では次に評価はできないを見ていきましょう
評価できない
北斗の最終便の運転取りやめ
北斗23号・24号が運転取りやめになるのはまったくもって評価できません。特に函館を19時58分に発車する北斗23号は札幌に23時57分に到着する最終列車であり、比較的多くの乗客が乗っている列車となっています。
ただでさえ、高速道路に乗客を奪われつつある北斗号を利用する乗客は観光客、車を持っていない人、夜間に運転したくない人で翌日から行動したい人が大半を占める中、最終便の運転取りやめは北斗号利用のメリットをさらに減少させてしまうことにつながるからです。
最終便を失った乗客はおそらく高速バスに逃げるとみられるため、敵対する交通機関を応援をすることになるという点からしても全くもって賛同することはできません。
札幌圏の土日ダイヤの導入
札幌圏に土日祝日ダイヤを導入することも賛成することはやはりできません。
ドル箱とされている札幌近郊区間はさらなる列車の増発と所要時間の短縮によって、利便性を向上させ、輸送客の増加を行わなければならないであろう状況下に、それと真逆の施策を取ろうとしているからです。
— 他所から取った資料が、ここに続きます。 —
$ cat config.mk
export PLATFORM = sky130hd
export DESIGN_NAME = uart_rx
export DESIGN_NICKNAME = d
export VERILOG_FILES = /design/src/rtl/uart_rx.sv
export SDC_FILE = /design/constraint.sdc
export NUM_CORES = 1
export LEC_CHECK = 0
export ABC_AREA = 1
export BUFFER_PORTS_ARGS = -buffer_cell sky130_fd_sc_hd__buf_2
export CORE_MARGIN = 2
export CORE_UTILIZATION = 30
export DETAILED_ROUTE_END_ITERATION = 8
export PLACE_DENSITY = 0.42
export SYNTH_ARGS = -nofsm -noshare
export SYNTH_HDL_FRONTEND = slang
export SYNTH_SLANG_ARGS = --single-unit
$ cat constraint.sdc
create_clock -name clk_50m -period 2.2 [get_ports clk_50m]
set_input_delay 0.22 -clock clk_50m [delete_from_list [all_inputs] [get_ports clk_50m]]
set_output_delay 0.22 -clock clk_50m [all_outputs]
set_load 0.05 [all_outputs]
$ cat src/rtl/uart_rx.sv
// 8N1 UART receiver: 2-flop input synchronizer, oversampling tick generator,
// mid-bit sampling FSM and a single-entry output holding register with
// acknowledge, framing-error and overrun-error reporting.
module uart_rx #(
    parameter int CLK_FREQ   = 50000000,
    parameter int BAUD       = 115200,
    parameter int OVERSAMPLE = 16
) (
    input  logic       clk_50m,
    input  logic       reset_n,
    input  logic       Rx,
    input  logic       data_ack,
    output logic [7:0] data_out,
    output logic       data_valid,
    output logic       rx_busy,
    output logic       framing_err,
    output logic       overrun_err
);

    localparam int DIV = CLK_FREQ / (BAUD * OVERSAMPLE);
    localparam int TW  = (DIV > 1) ? $clog2(DIV) : 1;
    localparam int OW  = (OVERSAMPLE > 1) ? $clog2(OVERSAMPLE) : 1;
    localparam logic [TW-1:0] TICK_LAST = TW'(DIV - 1);
    localparam logic [OW-1:0] OS_LAST   = OW'(OVERSAMPLE - 1);
    localparam logic [OW-1:0] OS_HALF   = OW'(OVERSAMPLE / 2 - 1);

    typedef enum logic [2:0] {IDLE, START, DATA, STOP, WAIT_HIGH} state_t;

    state_t          state, state_nxt;
    logic            rx_meta, rx_sync;
    logic [TW-1:0]   tick_cnt;
    logic            tick;
    logic [OW-1:0]   os_cnt;
    logic            os_wrap;
    logic [2:0]      bit_cnt;
    logic [7:0]      shift_reg;
    logic            start_det, sample_bit, accept, frame_bad;

    assign tick    = (tick_cnt == TICK_LAST);
    // START decides at the half-bit point; DATA/STOP sample one full bit later
    assign os_wrap = tick && (os_cnt == ((state == START) ? OS_HALF : OS_LAST));
    assign rx_busy = (state != IDLE);

    // Two-flop synchronizer; idles at 1 so reset looks like an idle line
    always_ff @(posedge clk_50m or negedge reset_n) begin
        if (!reset_n) begin
            rx_meta <= 1'b1;
            rx_sync <= 1'b1;
        end else begin
            rx_meta <= Rx;
            rx_sync <= rx_meta;
        end
    end

    // Tick generator: free-runs, realigned to the detected start edge
    always_ff @(posedge clk_50m or negedge reset_n) begin
        if (!reset_n)
            tick_cnt <= '0;
        else if (start_det || tick)
            tick_cnt <= '0;
        else
            tick_cnt <= tick_cnt + 1'b1;
    end

    // State register
    always_ff @(posedge clk_50m or negedge reset_n) begin
        if (!reset_n)
            state <= IDLE;
        else
            state <= state_nxt;
    end

    // Next-state and per-cycle strobes
    always_comb begin
        state_nxt  = state;
        start_det  = 1'b0;
        sample_bit = 1'b0;
        accept     = 1'b0;
        frame_bad  = 1'b0;
        case (state)
            IDLE: begin
                if (!rx_sync) begin
                    start_det = 1'b1;
                    state_nxt = START;
                end
            end
            START: begin
                // a start bit that is high again at mid-bit was a glitch
                if (os_wrap)
                    state_nxt = rx_sync ? IDLE : DATA;
            end
            DATA: begin
                if (os_wrap) begin
                    sample_bit = 1'b1;
                    if (bit_cnt == 3'd7)
                        state_nxt = STOP;
                end
            end
            STOP: begin
                if (os_wrap) begin
                    if (rx_sync) begin
                        accept    = 1'b1;
                        state_nxt = IDLE;
                    end else begin
                        frame_bad = 1'b1;
                        state_nxt = WAIT_HIGH;
                    end
                end
            end
            WAIT_HIGH: begin
                // stay here through a break until the line returns high
                if (rx_sync)
                    state_nxt = IDLE;
            end
            default: state_nxt = IDLE;
        endcase
    end

    // Oversample counter, bit counter and LSB-first shift register
    always_ff @(posedge clk_50m or negedge reset_n) begin
        if (!reset_n) begin
            os_cnt    <= '0;
            bit_cnt   <= '0;
            shift_reg <= '0;
        end else begin
            if (state == IDLE || state == WAIT_HIGH || os_wrap)
                os_cnt <= '0;
            else if (tick)
                os_cnt <= os_cnt + 1'b1;

            if (state != DATA)
                bit_cnt <= '0;
            else if (sample_bit)
                bit_cnt <= bit_cnt + 3'd1;

            if (sample_bit)
                shift_reg <= {rx_sync, shift_reg[7:1]};
        end
    end

    // Output holding register and error pulses
    always_ff @(posedge clk_50m or negedge reset_n) begin
        if (!reset_n) begin
            data_out    <= '0;
            data_valid  <= 1'b0;
            framing_err <= 1'b0;
            overrun_err <= 1'b0;
        end else begin
            framing_err <= frame_bad;
            overrun_err <= 1'b0;
            if (accept) begin
                // an ack in the same cycle frees the slot for the new byte
                if (!data_valid || data_ack) begin
                    data_out   <= shift_reg;
                    data_valid <= 1'b1;
                end else begin
                    overrun_err <= 1'b1;
                end
            end else if (data_ack) begin
                data_valid <= 1'b0;
            end
        end
    end

endmodule
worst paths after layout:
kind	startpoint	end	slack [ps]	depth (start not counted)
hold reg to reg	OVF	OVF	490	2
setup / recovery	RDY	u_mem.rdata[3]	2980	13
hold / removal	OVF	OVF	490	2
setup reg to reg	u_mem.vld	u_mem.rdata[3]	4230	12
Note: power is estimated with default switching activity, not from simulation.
[src/rtl/snake_pixel_renderer_pkg.sv]
// Shared definitions for the snake pixel renderer: grid geometry, field
// widths, colour constants and the length clamp helper.
// No ports; imported by the interface, the segment store and the top.
package snake_pixel_renderer_pkg;

    localparam int MAX_LEN    = 32;
    localparam int IDX_W      = $clog2(MAX_LEN);
    localparam int LEN_W      = $clog2(MAX_LEN) + 1;
    localparam int CELL_SHIFT = 4;
    localparam int COLOR_W    = 4;
    localparam int H_ACTIVE   = 640;
    localparam int V_ACTIVE   = 480;
    localparam int POS_W      = 10;
    localparam int CELL_W     = POS_W - CELL_SHIFT;
    localparam int CX_W       = 6;
    localparam int CY_W       = 5;
    localparam int GRID_W     = H_ACTIVE >> CELL_SHIFT;
    localparam int GRID_H     = V_ACTIVE >> CELL_SHIFT;

    typedef struct packed {
        logic [COLOR_W-1:0] r;
        logic [COLOR_W-1:0] g;
        logic [COLOR_W-1:0] b;
    } rgb_t;

    localparam rgb_t WHITE  = 12'hFFF;
    localparam rgb_t YELLOW = 12'hFF0;
    localparam rgb_t GREEN  = 12'h0F0;
    localparam rgb_t RED    = 12'hF00;
    localparam rgb_t BG     = 12'h006;
    localparam rgb_t BLACK  = 12'h000;

    // Lengths beyond the register file saturate rather than wrap.
    function automatic logic [LEN_W-1:0] clamp_len(input logic [LEN_W-1:0] len);
        return (len > LEN_W'(MAX_LEN)) ? LEN_W'(MAX_LEN) : len;
    endfunction

endpackage

[src/rtl/snake_pixel_renderer_if.sv]
// Game-logic write bus into the renderer's shadow snake state.
// master: game logic (drives writes and commit_req, sees commit_done).
// slave : renderer (receives writes, returns the commit_done pulse).
interface snake_pixel_renderer_if;
    import snake_pixel_renderer_pkg::*;

    logic             seg_we;
    logic [IDX_W-1:0] seg_idx;
    logic [CX_W-1:0]  seg_cx;
    logic [CY_W-1:0]  seg_cy;
    logic             len_we;
    logic [LEN_W-1:0] len_in;
    logic             food_we;
    logic [CX_W-1:0]  food_cx;
    logic [CY_W-1:0]  food_cy;
    logic             commit_req;
    logic             commit_done;

    modport master (
        output seg_we, seg_idx, seg_cx, seg_cy,
        output len_we, len_in, food_we, food_cx, food_cy,
        output commit_req,
        input  commit_done
    );

    modport slave (
        input  seg_we, seg_idx, seg_cx, seg_cy,
        input  len_we, len_in, food_we, food_cx, food_cy,
        input  commit_req,
        output commit_done
    );
endinterface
土日の朝の時間帯の新千歳空港行の快速「エアポート」の運休は、飛行機を利用する人などにとって不便になるということが懸念されます。
筆者には自ら赤字の道を進みたくて進んでいるようにしか見えません。
理解可能
理解可能な変更点としては以下のような変更を上げたいと思います。
ちなみに、あくまでも理解可能のカテゴリーのため行いたくはないけれども、状況を考えればこの程度で収まるのであれば致し方ないのかなという部類です。
特急「カムイ」4本の土日・祝日のみ運転
札幌と旭川を結ぶ特急カムイ9号・28号・29号・42号は、土日・祝日のみの運転となります。しかし、札幌-旭川間には特急ライラックも含めて比較的短い間隔で結ばれているため、後続の特急で代替可能なダイヤとなりそうです。
土日・祝日のみの運転となり、年230日程度の運休となりますが、利便性に大きく影響する変更ではないのかなと思います。
国交省や北海道などに経営のための補助金の増額を求めるJR北海道にとって目先の経費削減は必要条件であるため、多少の経営努力をしていると見せなければならないという状況を考えてみれば、納得することができる内容なのではないかなというように思います。
「大雪1~4号」「サロベツ3号・4号」の閑散期の曜日運休
これも納得するほかないのかなという内容です。
閑散期に限定されていること、さらには曜日でも限定されていることなどからも、スケジュールを調整することで十分に対応することができる範囲内に収まっているのではないかなと考えます。
理解できない
今回の改正で全くもって理解できないというものは残念ながら見当たりませんでした。
最後に
それに近いダイヤの改悪改正は多く見受けられるものの、思考回路がわからないというものは少なかったように思います。
特に一時的にでも経費削減を求められているJR北海道にとっては、運休・駅の廃止などは必要であり、それと引き換えにその他路線の支援を獲得できるようになるという側面があるので、理解せざるを得ません。
憎むべきは国と北海道なので、致し方ないという印象です。